Exoon Posted October 29, 2013 Share Posted October 29, 2013 Hi, I'm still new to php and trying to get this function to work, im not sure what im doing wrong. i want the end result to be like $breakfast_cereal = "Cornflakes;Porridge;Special K;"; <?php function getAnswers($input) { // Don't bother doing anything if it's an empty array if (!empty($input)) { return; } foreach($_POST[''.$input.''] as $results) { $results = trim($results); $input .= "$results;"; } } echo getAnswers('breakfast_cereal'); ?> Quote Link to comment Share on other sites More sharing options...
Psycho Posted October 29, 2013 Share Posted October 29, 2013 (edited) Read this bit of code again. // Don't bother doing anything if it's an empty array if (!empty($input)) { return; } Also, in this code, why are you adding unnecessary quotes - i.e. concatenating an empty string? foreach($_POST[''.$input.''] as $results) { Should use $_POST[$input] But, there's no need to even use a foreach() loop. Just implode() the array using "; " as the glue. EDIT: I would give you a one-line solution to solve all those problems, but I suspect this is homework. So, I'll give you this advise. The only PHP functions you need to use are array_filter() and implode(). Edited October 29, 2013 by Psycho Quote Link to comment Share on other sites More sharing options...

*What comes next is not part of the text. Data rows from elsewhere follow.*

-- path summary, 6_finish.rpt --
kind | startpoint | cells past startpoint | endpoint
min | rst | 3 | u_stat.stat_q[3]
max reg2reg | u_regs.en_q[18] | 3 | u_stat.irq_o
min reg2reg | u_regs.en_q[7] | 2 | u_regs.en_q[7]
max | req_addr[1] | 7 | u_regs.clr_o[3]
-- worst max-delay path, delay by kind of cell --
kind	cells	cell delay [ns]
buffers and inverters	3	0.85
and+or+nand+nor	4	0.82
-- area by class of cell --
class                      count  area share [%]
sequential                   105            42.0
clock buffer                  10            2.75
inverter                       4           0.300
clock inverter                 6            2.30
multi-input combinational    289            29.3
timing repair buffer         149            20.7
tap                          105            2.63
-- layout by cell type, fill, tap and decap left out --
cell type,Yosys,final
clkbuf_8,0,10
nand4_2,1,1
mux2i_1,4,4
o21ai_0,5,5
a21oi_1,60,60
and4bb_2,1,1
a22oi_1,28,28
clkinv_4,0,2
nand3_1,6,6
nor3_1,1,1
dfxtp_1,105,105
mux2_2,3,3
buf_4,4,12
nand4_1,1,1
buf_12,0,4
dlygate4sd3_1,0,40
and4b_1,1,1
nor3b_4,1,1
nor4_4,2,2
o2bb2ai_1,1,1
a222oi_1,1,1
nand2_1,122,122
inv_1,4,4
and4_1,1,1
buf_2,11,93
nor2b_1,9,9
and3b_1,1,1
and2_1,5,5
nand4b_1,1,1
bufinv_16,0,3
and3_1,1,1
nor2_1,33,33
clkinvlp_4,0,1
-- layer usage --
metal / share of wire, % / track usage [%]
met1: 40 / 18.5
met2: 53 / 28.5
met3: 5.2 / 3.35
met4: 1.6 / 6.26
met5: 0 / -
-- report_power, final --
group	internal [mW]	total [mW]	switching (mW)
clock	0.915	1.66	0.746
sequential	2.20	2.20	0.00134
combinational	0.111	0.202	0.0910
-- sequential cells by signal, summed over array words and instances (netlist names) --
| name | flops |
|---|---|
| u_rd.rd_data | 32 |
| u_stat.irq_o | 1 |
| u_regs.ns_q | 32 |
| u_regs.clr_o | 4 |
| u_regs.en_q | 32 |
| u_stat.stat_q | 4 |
`src/rtl/irq_eval_pkg.sv`:
```
package irq_eval_pkg;

  // Contiguous bit mask covering positions lo..hi
  function automatic logic [31:0] range_mask(input int lo, input int hi);
    logic [31:0] m;
    m = '0;
    for (int i = lo; i <= hi; i++) m[i] = 1'b1;
    return m;
  endfunction

  // Software bit i maps to level (i - lo) + 1
  function automatic logic [4:0] sw_bit_level(input int idx, input int lo);
    return 5'(idx - lo + 1);
  endfunction

  // External line i maps to level i
  function automatic logic [4:0] ext_bit_level(input int idx);
    return 5'(idx);
  endfunction

  typedef enum logic [1:0] {
    SEL_IPL = 2'd0,
    SEL_SWR = 2'd1,
    SEL_AST = 2'd2,
    SEL_NONE = 2'd3
  } cfg_sel_e;

endpackage

```
`src/rtl/irq_cfg_regs.sv`:
```
module irq_cfg_regs
  import irq_eval_pkg::*;
#(
  parameter int REG_W = 32,
  parameter int LVL_W = 5,
  parameter int AST_W = 4,
  parameter int SW_LO = 4,
  parameter int SW_HI = 18
) (
  input  logic             clk,
  input  logic             rst_n,
  input  logic             we,
  input  logic [1:0]       sel,
  input  logic [REG_W-1:0] wdata,
  output logic [LVL_W-1:0] ipl_q,
  output logic [REG_W-1:0] sw_q,
  output logic [AST_W-1:0] ast_q
);
  localparam logic [REG_W-1:0] SW_MASK = REG_W'(range_mask(SW_LO, SW_HI));

  always_ff @(posedge clk) begin
    if (!rst_n) begin
      ipl_q <= '0;
      sw_q  <= '0;
      ast_q <= '0;
    end else if (we) begin
      case (cfg_sel_e'(sel))
        SEL_IPL: ipl_q <= wdata[LVL_W-1:0];
        SEL_SWR: sw_q  <= wdata & SW_MASK;
        SEL_AST: ast_q <= wdata[AST_W-1:0];
        default: ;
      endcase
    end
  end
endmodule

```
`src/rtl/irq_level_calc.sv`:
```
module irq_level_calc
  import irq_eval_pkg::*;
#(
  parameter int REG_W  = 32,
  parameter int LVL_W  = 5,
  parameter int SW_LO  = 4,
  parameter int SW_HI  = 18,
  parameter int EXT_LO = 20,
  parameter int EXT_HI = 30
) (
  input  logic [REG_W-1:0] sw_req,
  input  logic [REG_W-1:0] ext_req,
  output logic [LVL_W-1:0] level,
  output logic [REG_W-1:0] summary
);
  logic [REG_W-1:0] sw_hit, ext_hit;

  // Per-position qualification of each source against its range
  for (genvar g = 0; g < REG_W; g++) begin : g_qual
    if (g >= SW_LO && g <= SW_HI) begin : g_sw
      assign sw_hit[g] = sw_req[g];
    end else begin : g_sw_off
      assign sw_hit[g] = 1'b0;
    end
    if (g >= EXT_LO && g <= EXT_HI) begin : g_ext
      assign ext_hit[g] = ext_req[g];
    end else begin : g_ext_off
      assign ext_hit[g] = 1'b0;
    end
  end

  assign summary = sw_hit | ext_hit;

  // Ascending scan, software first then external: last hit wins
  always_comb begin
    level = '0;
    for (int i = SW_LO; i <= SW_HI; i++)
      if (sw_hit[i]) level = LVL_W'(sw_bit_level(i, SW_LO));
    for (int i = EXT_LO; i <= EXT_HI; i++)
      if (ext_hit[i]) level = LVL_W'(ext_bit_level(i));
  end
endmodule

```
`src/rtl/irq_trap_ctrl.sv`:
```
module irq_trap_ctrl #(
  parameter int REG_W = 32,
  parameter int LVL_W = 5
) (
  input  logic             clk,
  input  logic             rst_n,
  input  logic             eret,
  input  logic [LVL_W-1:0] level,
  input  logic [REG_W-1:0] summary,
  input  logic [LVL_W-1:0] ipl,
  output logic             armed_q,
  output logic             take,
  output logic             trap_q,
  output logic [REG_W-1:0] isr_q,
  output logic [LVL_W-1:0] intid_q
);
  logic above;

  assign above = (level != '0) && (level > ipl);
  assign take  = armed_q && above;

  always_ff @(posedge clk) begin
    if (!rst_n) begin
      armed_q <= 1'b1;
      trap_q  <= 1'b0;
      isr_q   <= '0;
      intid_q <= '0;
    end else begin
      // A check request wins over the self-disarm of an evaluation
      if (eret)         armed_q <= 1'b1;
      else if (armed_q) armed_q <= 1'b0;
      trap_q <= take;
      if (take) begin
        isr_q   <= summary;
        intid_q <= level;
      end
    end
  end
endmodule

```
`src/rtl/irq_level_eval.sv`:
```
module irq_level_eval #(
  parameter int REG_W  = 32,
  parameter int LVL_W  = 5,
  parameter int AST_W  = 4,
  parameter int SW_LO  = 4,
  parameter int SW_HI  = 18,
  parameter int EXT_LO = 20,
  parameter int EXT_HI = 30
) (
  input  logic             clk,
  input  logic             rst_n,
  input  logic             cfg_we,
  input  logic [1:0]       cfg_sel,
  input  logic [REG_W-1:0] cfg_wdata,
  input  logic [REG_W-1:0] ext_irq,
  input  logic             eret_i,
  output logic             trap_o,
  output logic [REG_W-1:0] isr_o,
  output logic [LVL_W-1:0] intid_o,
  output logic [LVL_W-1:0] ipl_o,
  output logic [REG_W-1:0] sw_req_o,
  output logic             ast_err_o
);
  logic [AST_W-1:0] ast_w;
  logic [LVL_W-1:0] lvl_w;
  logic [REG_W-1:0] sum_w;
  logic             armed_w;
  logic             take_w;

  irq_cfg_regs #(
    .REG_W(REG_W), .LVL_W(LVL_W), .AST_W(AST_W), .SW_LO(SW_LO), .SW_HI(SW_HI)
  ) u_regs (
    .clk(clk), .rst_n(rst_n), .we(cfg_we), .sel(cfg_sel), .wdata(cfg_wdata),
    .ipl_q(ipl_o), .sw_q(sw_req_o), .ast_q(ast_w)
  );

  irq_level_calc #(
    .REG_W(REG_W), .LVL_W(LVL_W), .SW_LO(SW_LO), .SW_HI(SW_HI),
    .EXT_LO(EXT_LO), .EXT_HI(EXT_HI)
  ) u_calc (
    .sw_req(sw_req_o), .ext_req(ext_irq), .level(lvl_w), .summary(sum_w)
  );

  irq_trap_ctrl #(.REG_W(REG_W), .LVL_W(LVL_W)) u_trap (
    .clk(clk), .rst_n(rst_n), .eret(eret_i), .level(lvl_w), .summary(sum_w),
    .ipl(ipl_o), .armed_q(armed_w), .take(take_w), .trap_q(trap_o),
    .isr_q(isr_o), .intid_q(intid_o)
  );

  assign ast_err_o = (ast_w != '0);
endmodule

```
`config.mk`:
```
export PLATFORM = sky130hd
export DESIGN_NAME = irq_level_eval
export DESIGN_NICKNAME = d
export VERILOG_FILES = /design/src/rtl/irq_eval_pkg.sv /design/src/rtl/irq_cfg_regs.sv /design/src/rtl/irq_level_calc.sv /design/src/rtl/irq_trap_ctrl.sv /design/src/rtl/irq_level_eval.sv
export SDC_FILE = /design/constraint.sdc
export NUM_CORES = 1
export LEC_CHECK = 0
export BUFFER_PORTS_ARGS = -buffer_cell sky130_fd_sc_hd__buf_4
export CAP_MARGIN = 20
export CORE_MARGIN = 10
export CORE_UTILIZATION = 41
export CTS_BUF_LIST = sky130_fd_sc_hd__clkbuf_8
export DETAILED_ROUTE_END_ITERATION = 10
export GPL_ROUTABILITY_DRIVEN = 0
export PLACE_DENSITY = 0.72
export SYNTH_ARGS = -nofsm -noshare
export SYNTH_HDL_FRONTEND = slang
export SYNTH_SLANG_ARGS = --single-unit
```
`constraint.sdc`:
```
create_clock -name clk -period 5.76 [get_ports clk]
set_input_delay 0.576 -clock clk [delete_from_list [all_inputs] [get_ports clk]]
set_output_delay 0.576 -clock clk [all_outputs]
set_load 0.05 [all_outputs]
```
# ---- Word-level counts from Yosys, hierarchy flattened
# Index checks and enable logic that the tools add are counted.
dict set report op_classes {
  eq_ne 2
  n_mux 27
  reduce_logical 8
  order_cmp 1
  n_bitwise 1
}
# cell n
set ops {}
lappend ops {{$mux W5} 11}
lappend ops {{$mux W4} 8}
lappend ops {{$or A19 B31 Y31} 1}
lappend ops {{$mux W3} 4}
lappend ops {{$reduce_and A2 Y1} 3}
lappend ops {{$gt A5 B5 Y1} 1}
lappend ops {{$reduce_bool A5 Y1} 1}
lappend ops {{$mux W2} 2}
lappend ops {{$reduce_bool A4 Y1} 1}
lappend ops {{$eq A2 B1 Y1 const B} 1}
lappend ops {{$eq A2 B2 Y1 const B} 1}
lappend ops {{$logic_and A1 B1 Y1} 2}
lappend ops {{$logic_not A2 Y1} 1}
lappend ops {{$mux W1} 2}
dict set report word_totals {
  elab_cells 46
  regBits 63
  inputBits 70
}

# ---- Depth between registers and ports, before layout
dict set report depth {
  word_depth 29
  mapped_depth 14
  ltp_nobuf 12
}

# ---- Modules after synthesis
# Synthesis repeated with hierarchy kept, for this count alone.
dict set report unflattened {
  hier_cells 385
  area_unflattened_um2 3249.4
}
# mod cells_per_inst area_per_inst_um2 instances seq_area_each_um2
set modules_own_cells {}
lappend modules_own_cells {irq_trap_ctrl 184 1646.6 1 780.7}
lappend modules_own_cells {irq_cfg_regs 119 1088.5 1 480.5}
lappend modules_own_cells {irq_level_calc 81 506.7 1 0.0}
lappend modules_own_cells {irq_level_eval 1 7.5 1 0.0}

# ---- Worst setup path before layout
# Ideal clock, no wire load.
dict set report synth_timing {
  kind {register to register}
  from {register u_regs.sw_q[5]}
  to {register u_trap.isr_q[4]}
  slack_ps 2807
  setup_time_ps 72
  period_less_slack_ps 2953
  stages_incl_launch_ff 13
  required_time_ps 5688
  arrival_time_ps 2881
  path_buffers 2
  path_cell_list {dfxtp_1 -> nor2_1 -> o31a_2 -> o211ai_1 -> a31o_2 -> ha_1 -> and3_1 -> a31oi_1 -> o21ai_2 -> a21oi_2 -> buf_6 -> buf_12 -> mux2i_1}
}
dict set report synth_via {
  elab_chain_cells 28
  word_cells_on_any_way 29
}
# element line_no
set synth_lines {}
lappend synth_lines {{start: declaration} irq_cfg_regs.sv:16} ;# output logic [REG_W-1:0] sw_q,
lappend synth_lines {{start signal: assignment} irq_cfg_regs.sv:29} ;# SEL_SWR: sw_q <= wdata & SW_MASK;
lappend synth_lines {{$mux W2 (*) (2 in a row)} irq_level_calc.sv:38} ;# if (sw_hit[i]) level = LVL_W'(sw_bit_level(i, SW_LO));
lappend synth_lines {{$mux W3 (*) (4 in a row)} irq_level_calc.sv:38}
lappend synth_lines {{$mux W4 (*) (8 in a row)} irq_level_calc.sv:38}
lappend synth_lines {{$mux W5 (*) (11 in a row)} irq_level_calc.sv:40} ;# if (ext_hit[i]) level = LVL_W'(ext_bit_level(i));
lappend synth_lines {{named net lvl_w[1]} irq_level_eval.sv:25} ;# logic [LVL_W-1:0] lvl_w;
lappend synth_lines {{$gt A5 B5 Y1 or $reduce_bool A5 Y1 (tied branches)} irq_trap_ctrl.sv:19} ;# assign above = (level != '0) && (level > ipl);
lappend synth_lines {{$logic_and A1 B1 Y1 (*)} irq_trap_ctrl.sv:19}
lappend synth_lines {{$logic_and A1 B1 Y1 (*)} irq_trap_ctrl.sv:20} ;# assign take = armed_q && above;
lappend synth_lines {{end signal: assignment} irq_trap_ctrl.sv:34} ;# isr_q <= summary;
lappend synth_lines {{end: declaration} irq_trap_ctrl.sv:14} ;# output logic [REG_W-1:0] isr_q,
# The timed path passes the listed nets; every way through them passes the cells marked *.
# A chain may end at the register's enable or synchronous reset.

# ---- Final worst setup path
dict set report layout_timing {
  from {register u_regs.sw_q[8]}
  to {register u_trap.isr_q[21]}
}
dict set report layout_via {
  elab_chain_cells 25
  word_cells_on_any_way 26
}
# element line_no
set layout_lines {}
lappend layout_lines {{$mux W3 (*) (3 in a row)} irq_level_calc.sv:38}
lappend layout_lines {{$mux W4 (*) (8 in a row)} irq_level_calc.sv:38}
lappend layout_lines {{$mux W5 (*) (11 in a row)} irq_level_calc.sv:40}
lappend layout_lines {{$gt A5 B5 Y1 or $reduce_bool A5 Y1 (tied branches)} irq_trap_ctrl.sv:19}
lappend layout_lines {{$logic_and A1 B1 Y1 (*)} irq_trap_ctrl.sv:19}
lappend layout_lines {{$logic_and A1 B1 Y1 (*)} irq_trap_ctrl.sv:20}
# Mark *: on every way between the ends. The rest lies on a longest branch, timed or not.

==> key figures <==
Run status
  • Outcome: finished clean

Yosys
  • Number of synthesized flops with an enable pin: 0
  • Cells after synthesis: 341
  • Async SR Flop Fraction: 0
  • Yosys warns: 0
  • Cell Area, Synth: 2810 µm²
  • Post-synth cell types: 44
  • Average cell area after synthesis: 8.23 µm²
  • Sequential cell area fraction in the yosys report: 0.406
  • Predominant post-synthesis flop cell: dfxtp_1
  • Synth Register Bits: 57

STA
  • Max Freq: 0.292 GHz
  • Final hold vios: 0
  • RSZ-0062 raised after global routing: false
  • Crit path time final: 3.42 ns
  • Final Skew: 0.00540 ns
  • # setup viols final: 0
  • Least-Margin Pin Slew: 0.996 ns
  • Slew headroom: 0.335
  • Final TNS setup: 0 ns
  • Pins Over Slew Limit: 0
  • Tcrit/Tclk final: 0.594

Finish
  • Post-layout nets: 501
  • Share of layout cells above drive strength 1: 0.254
  • Layout overhead on the synthesized area: 27.6%
  • Fillers: 648
  • Final Util: 0.533
  • Antenna fix cells: 0

Clocking
  • CTS Hold Buffers Added: 0
  • Clock Path Buffers: 2
  • Later-pin clock latency in the skew report: 0.34 ns
  • Worst-path clk slew: 0.06 ns
  • H-tree lvl count: 3
  • CTS sink count: 57
  • Post-CTS Setup Inserts: 0
  • TritonCTS buffer count: 9
  • Root Buffer: clkbuf_8
  • CTS resizes: 0
  • TritonCTS clock tree: yes

Worst setup path
  • Critical path class: flop to flop
  • CP required: 6.02 ns
  • Max Fanout on Critical Path: 15
  • Worst EP arrival: 3.69 ns
  • Crit path capture type: flop
  • R2R Setup Slk: 2.34 ns
  • Worst setup path start: u_regs.sw_q[8]
  • Setup crit start kind: flop
  • Reg2reg start: u_regs.sw_q[8]

Pwr
  • Static Leakage: 1.69 nW
  • Power per cell area: 270 nW/µm²
  • Total power: 0.000967 W
  • Peak supply drop: 129 µV

GRT
  • Largest net degree at the start of global routing: 58
  • First-pass GRT wire length: 12000 µm
  • Gr ovfl total: 0
  • GRT Util Overall: 0.144
  • Initial antenna violation count: 0
  • Vias in the first global route: 2422

Floorplan
  • Die width: 103 µm
  • Core area: 6720 µm²
  • Num ports: 146
  • Starting density of the core: 0.418
  • DIE AREA: 10600 µm²
  • Core Rows: 30
  • Chip height: 103 µm

Drt
  • Per-cell routed wire length: 14.9 µm
  • Routed via count: 2472
  • Antenna violation net count after detailed routing: 0
  • Final WL: 7600 µm
  • DR vias/cell: 4.86
  • Drt drc: 0
  • 1st-iter DRT viols: 57
  • Pre-antenna DRT Iters: 4

Job
  • Max_cap viols: 0

Placed design
  • HPWL after detailed placement: 5860 µm
  • Port Buf Inserts: 88

Worst hold path
  • Worst hold path class: input port to flop
  • Hold Startpoint: eret_i
where the power goes:
part	internal [W]	switching, W	total (W)
clock	0.000170	0.000147	0.000317
sequential	0.000412	0.0000128	0.000425
combinational	0.0000698	0.000155	0.000225
total	0.000652	0.000315	0.000967
flip-flops by register name, summed over array words and instances, names as in the netlist:
| signal | cells |
|---|---|
| u_trap.armed_q | 1 |
| u_regs.sw_q | 15 |
| u_regs.ast_q | 4 |
| u_trap.isr_q | 26 |
| u_trap.intid_q | 5 |
| u_trap.trap_q | 1 |
| u_regs.ipl_q | 5 |
kinds of logic (layout without fill, tap and decap cells):
group	after synthesis	count (layout)	share of synthesized area
compound gates	48	48	0.110
fa+ha+maj	5	5	0.0223
flops	57	57	0.406
mux	35	35	0.125
simple gates	148	148	0.228
other cells	1	23	0.00134
buf+inv	47	113	0.108
critical path, cell delays in order, from the launching register on:
cell and delay (ns):
dfxtp_1 0.45, inv_1 0.07, a221oi_1 0.36, o211ai_1 0.20, a211oi_1 0.32, nor2_1 0.11, ha_1 0.28, and3_1 0.14
a31oi_1 0.20, o21ai_2 0.18, a21oi_4 0.59, buf_16 0.24, mux2i_1 0.19
worst paths after layout:
| kind | to | depth (start not counted) |
|---|---|---|
| min reg2reg | u_trap.isr_q[25] | 2 |
| max | u_trap.isr_q[21] | 12 |
| min | u_trap.armed_q | 2 |
| max reg2reg | u_trap.isr_q[21] | 12 |
Yosys cell counts (all sizes together), types with 2 or more instances:
master	number	area, µm²
nor4	5	31.3
dfxtp	57	1140
nand2	95	357
clkbuf	10	37.5
a21oi	29	149
o21bai	2	15.0
and3	2	13.8
nand3	3	15.0
buf	27	228
inv	10	37.5
a31oi	2	12.5
o31ai	2	15.0
o21ai	4	23.8
nor3	4	20.0
or3	3	23.8
mux2i	35	350
ha	5	62.6
nor2	24	90.1
nand3b	2	15.0
nand2b	2	12.5
or4	3	26.3
o211ai	2	15.0
area by class of cell:
| type | instances | area (µm²) | area share |
|---|---|---|---|
| multi-input combinational | 259 | 1450 | 0.406 |
| timing repair buffer | 89 | 688 | 0.192 |
| clock buffer | 11 | 151 | 0.0422 |
| sequential | 57 | 1140 | 0.318 |
| tap | 80 | 100 | 0.0279 |
| inverter | 10 | 37.5 | 0.0105 |
| clock inverter | 3 | 11.3 | 0.00314 |
cell usage in the layout, fill, tap and decap left out, types with 2 or more instances in the layout:
cell       n
nand2_1   95
buf_4     88
dfxtp_1   57
mux2i_1   35
a21oi_1   28
nor2_1    24
conb_1    23
inv_1     12
clkbuf_8  11
nor4_1     5
ha_1       5
nor3_1     4
o21ai_0    3
nand3_1    3
o31ai_1    2
o211ai_1   2
nand2b_1   2
or3_1      2
o21bai_1   2
or4_1      2
a31oi_1    2
nand3b_1   2
layer usage:
| metal | GRT usage | part of all wire |
|---|---|---|
| met2 | 0.224 | 0.46 |
| met1 | 0.175 | 0.45 |
| met4 | 0.0695 | 0.017 |
| met3 | 0.0489 | 0.075 |
| met5 | 0 | 0 |
per-stage QoR:
stage	area (µm²)	worst slack, ns	instances	hold slack (ns)
finish	3580	2.34	509	0.428
global route	3580	1.97	509	0.430
CTS	3580	2.34	509	0.420
detailed placement	3420	2.08	495	0.448
global placement	3390	2.04	494	0.443
floorplan	2890	2.81	363	0.454
(Power assumes the default switching activity.)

Exoon Posted October 29, 2013 Author Share Posted October 29, 2013 i just tried removing that bit of code and i still don't get anything returned. Quote Link to comment Share on other sites More sharing options...
Psycho Posted October 29, 2013 Share Posted October 29, 2013 (edited) i just tried removing that bit of code and i still don't get anything returned. Reread your reply with the emphasis that I've added. FYI: I'm not trying to be difficult, but this is obviously schoolwork, so I want to help guide you to seeing the problem for yourself. You'll learn a lot more that way. Edited October 29, 2013 by Psycho Quote Link to comment Share on other sites More sharing options...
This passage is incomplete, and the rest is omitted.